Donald Charles Crombie (5 July 1942 – 25 March 2025) was an Australian film and television director. He is known for the films Caddie (1976), The Irishman (1978), Cathy's Child (1979), Playing Beatie Bow (1986), and Selkie (2000), and also for his work on several TV series, including Flipper (1995–1997) and McLeod's Daughters (2001–2002).

==Early life and education==
Donald Charles Crombie was born on 5 July 1942 in Brisbane, Queensland. He never met his father, who was killed in 1944 while a pilot for the Royal Air Force, and was brought up by his mother alone, in Queensland.

He was educated at the Anglican Church Grammar School and studied at the National Institute of Dramatic Art.

==Career==
Crombie started work at the Commonwealth Film Unit (now Screen Australia) around 1963. In 1967 he directed a short documentary film made for the CFU titled Is Anybody Doing Anything About It?. The film used a lighthearted presentation to explain scientific techniques used in weather forecasting, as well as the international importance of Australia's Bureau of Meteorology.

He also worked for the South Australian Film Corporation (SAFC) as one of their first drama directors, where he helped to shape the cultural identity of the South Australian film industry. His projects there included the TV miniseries Stacey's Gym (1973) and the TV documentary drama film Who Killed Jenny Langby? (1974). The latter was his first docudrama, and starred the then inexperienced Julie Dawson, who won the AFI Award for Best Actress in a Leading Role for her performance. The film was highest-rated drama on ABC Television for several years.

in 1981, Crombie directed thriller The Killing of Angel Street, which was loosely based on the real-life disappearance of anti-development activist Juanita Nielsen. Producer Tony Buckley warned him that it was dangerous making the film, but he went ahead anyway. During the 1980s, Crombie directed the thrilling miniseries Cyclone Tracy and The Heroes (1988), a moving story about Operation Jaywick, an Allied forces raid on Japanese shipping in Singapore harbour by the Australian Z Special Unit during World War II in 1943.

Crombie wrote and directed the film Rough Diamonds, released in 1994.

Over his long career (as of 2008 – 46 years in total, with 35 years as a freelancer), he directed feature films, telemovies, mini-series, drama series, documentaries, and commercials, and also wrote film and television scripts.

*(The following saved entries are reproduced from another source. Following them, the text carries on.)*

===== src/flat_wrapper.sv =====
// flat-port wrapper written by rule: the top's interface ports become plain ports
module mole_picker_flat 
#(
  parameter int          NUM_MOLES = 10,
  parameter logic [15:0] SEED      = 16'hACE1
)
  (clock, clear_b, bus_req, bus_mole, bus_valid, bus_busy);
  mole_picker_if bus_i ();
  input  logic clock;
  input  logic clear_b;
  input wire logic [$bits(bus_i.req)-1:0] bus_req;
  output wire logic [$bits(bus_i.mole)-1:0] bus_mole;
  output wire logic [$bits(bus_i.valid)-1:0] bus_valid;
  output wire logic [$bits(bus_i.busy)-1:0] bus_busy;
  assign bus_i.req = bus_req;
  assign bus_mole = bus_i.mole;
  assign bus_valid = bus_i.valid;
  assign bus_busy = bus_i.busy;
  mole_picker #(.NUM_MOLES(NUM_MOLES), .SEED(SEED)) u_core (.clock(clock), .clear_b(clear_b), .bus(bus_i));
endmodule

He was known for pioneering depictions of strong, independent women as central characters, a rare feature of 1970s screen work.

==Memberships and other activities==
Crombie was a board member of the Australian Writers' Guild, Australian Screen Directors Authorship Collecting Society (ASDACS), and Australian Screen Directors' Association (ASDA; now Australian Directors' Guild). He was president of ASDA for over five years.

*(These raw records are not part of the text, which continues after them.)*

===== src/rtl/slip_pkg.sv =====
// SLIP framing constants shared by the transmit and receive paths.
// Holds the special characters, the encoder state type and the escape lookup.
package slip_pkg;

   // SLIP special characters
   localparam logic [7:0] CHAR_END     = 8'hC0;
   localparam logic [7:0] CHAR_ESC     = 8'hDB;
   localparam logic [7:0] CHAR_ESC_END = 8'hDC;
   localparam logic [7:0] CHAR_ESC_ESC = 8'hDD;

   localparam int STATE_W = 3;

   typedef enum logic [STATE_W-1:0] {
      ST_IDLE  = 3'd0,
      ST_START = 3'd1,
      ST_BYTE  = 3'd2,
      ST_ESC2  = 3'd3,
      ST_NEXT  = 3'd4,
      ST_STOP  = 3'd5
   } slip_state_e;

   // True for bytes that must be sent as a two-byte escape
   function automatic logic slip_is_special(input logic [7:0] b);
      return (b == CHAR_END) || (b == CHAR_ESC);
   endfunction

   // Second byte of an escape: END -> ESC_END, ESC -> ESC_ESC
   function automatic logic [7:0] slip_esc_code(input logic [7:0] b);
      return (b == CHAR_END) ? CHAR_ESC_END : CHAR_ESC_ESC;
   endfunction

endpackage
File: src/rtl/fetch_unit_pkg.sv
// Shared types for the fetch stage: redirect type codes, FSM states, buffer depth and the
// branch-taken rule.
package fetch_unit_pkg;

   typedef enum logic [2:0] {
      JNop  = 3'b000,
      JBeq  = 3'b001,
      JJal  = 3'b010,
      JJr   = 3'b011,
      JJmp  = 3'b100,
      JBodd = 3'b101
   } redir_type_e;

   typedef enum logic [1:0] {
      StReq  = 2'b00,
      StWait = 2'b01,
      StFull = 2'b10
   } fetch_state_e;

   localparam int unsigned BufDepth = 2;

   function automatic logic redir_taken(logic [2:0] rtype, logic operands_eq, logic rs1_odd);
      logic tk;
      tk = 1'b0;
      case (rtype)
         JBeq:             tk = operands_eq;
         JBodd:            tk = rs1_odd;
         JJal, JJr, JJmp:  tk = 1'b1;
         default:          tk = 1'b0;
      endcase
      return tk;
   endfunction

endpackage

==Recognition and honours==
Crombie's 1967 short documentary Is Anybody Doing Anything About It? won a Silver Award at the Australian Film Awards (AFI Awards). In 1970, his film Personnel or People? won a Bronze Award in the Educational category of the AFI Awards In 1979, Cathy's Child was nominated for the AFI Award for Best Film.

His 1981 film The Killing of Angel Street premiered at the 32nd Berlin Film Festival, where it received an honourable mention.

Crombie was made a Member of the Order of Australia (AM) in the Queen's Birthday 2017 Honours List, "For significant service to the Australian film and television industry through contributions as a director and writer, and to professional organisations".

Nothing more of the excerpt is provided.